The VIOLET TREMORS leave a place in the middle of the bed for you!
They characterize their milieu as "minimal-synth". Aesthetically, that may be true. But Lorene Simpson and Jessica White, with their ambitious songs and stylish performance, Sci-Fi fly in the face of simplicity or mathematics. The girls appear childlike in their Futurist-Victorian schoolgirl garb, but their comparisons span the grownup range of 80's middle-brow pop, the likes of Adam Ant and Lene Lovich to the art music of Laurie Anderson or sexy-messy rock chops of P.J. Harvey. At the El Rey Theater at the close of their first US tour, they opened the show for Ogre (purveying his OHGR project).
OHGR is as Ogre does.
On paper, the Violet Tremors seem an unseemly fit with the grandaddy of industrial rock. But within two songs of the Tremors' set, the audience excavated a context and welcomed the lithesome duo. In performance, the Violet Tremors forge an integral relationship to monster-man, Ogre. Just as the girls seemed infected by the conjuring trance their headliner has honed over decades, Ogre himself seemed to be having a better time than ever, playing and interacting - perhaps attributable to the infectious playfulness of the Tremors? This spirit was not lost on the audience who found footing in the uncharacteristic whimsy. But if the Tremors installed a patina of good nature on the show, it served to remind the crowd that Ogre has always been a serious artist who doesn't take himself as seriously as he may take his multiple personas.
Jessica and Lorene welcome you to the machine.
As the front gal of the Violet Tremors, Jessica White is a sultry and sexy dragon lady, dancing on a bubble of wry humor. She bleated ethereal lyrics in a voice that did its best monotone but intermittently betrayed melodic sensibility. I liken it to Chris Cornell's rock-shriek which does little to disguise that beneath his choice of style is the voice of an angel. But the Tremors' vision and voice are clearly, carefully contrived. As is the group's persona. As Jessica teases the audience with mixed messages of jaded dismissiveness and desperate pleas for attention, Lorene skirts the shadows, intent to concentrate on keyboard and effects, practically hidden under pitch-black bangs. She occasionally comes up for air to smile at an inside joke a fan may have telegraphed from the floor.

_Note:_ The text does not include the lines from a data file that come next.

$ cat config.mk
export PLATFORM = sky130hd
export DESIGN_NAME = bram_burst_arbiter
export DESIGN_NICKNAME = d
export VERILOG_FILES = /design/src/rtl/bram_arb_pkg.sv /design/src/rtl/rr_arbiter.sv /design/src/rtl/bram_burst_arbiter.sv
export SDC_FILE = /design/constraint.sdc
export NUM_CORES = 1
export LEC_CHECK = 0
export BUFFER_PORTS_ARGS = -buffer_cell sky130_fd_sc_hd__buf_2
export CAP_MARGIN = 15
export CORE_AREA = 5 5 152 154
export DETAILED_ROUTE_END_ITERATION = 8
export DIE_AREA = 0 0 157 159
export GPL_TIMING_DRIVEN = 0
export MAX_ROUTING_LAYER = met4
export SLEW_MARGIN = 20
export SYNTH_ARGS = -nofsm -noshare
export SYNTH_HDL_FRONTEND = slang
export SYNTH_SLANG_ARGS = --single-unit
$ cat constraint.sdc
create_clock -name clk -period 10.1 [get_ports clk]
set_input_delay 1.01 -clock clk [delete_from_list [all_inputs] [get_ports clk]]
set_output_delay 1.01 -clock clk [all_outputs]
set_load 0.03 [all_outputs]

The threat of pretty-girl pretense gives way to robo-clownery as Jessica morphs from sassy siren to funky chicken. Again, Lorene cracks up. This is what separates the potentially drab from the devilishly delightful in this rhythmic, sometimes hypnotic band. The Violet Tremors were on tour in support of their debut CD (on LP for you vinyl-heads): Time Is The Traitor. This first release is a fairly accurate representation of what the Violet Tremors sound like. But it only scratches the suggestive surface of who the girls are in performance. I'll be following this group interested to see where they plant their flower seeds and how their tremulous vibrations resonate at the core of the scene.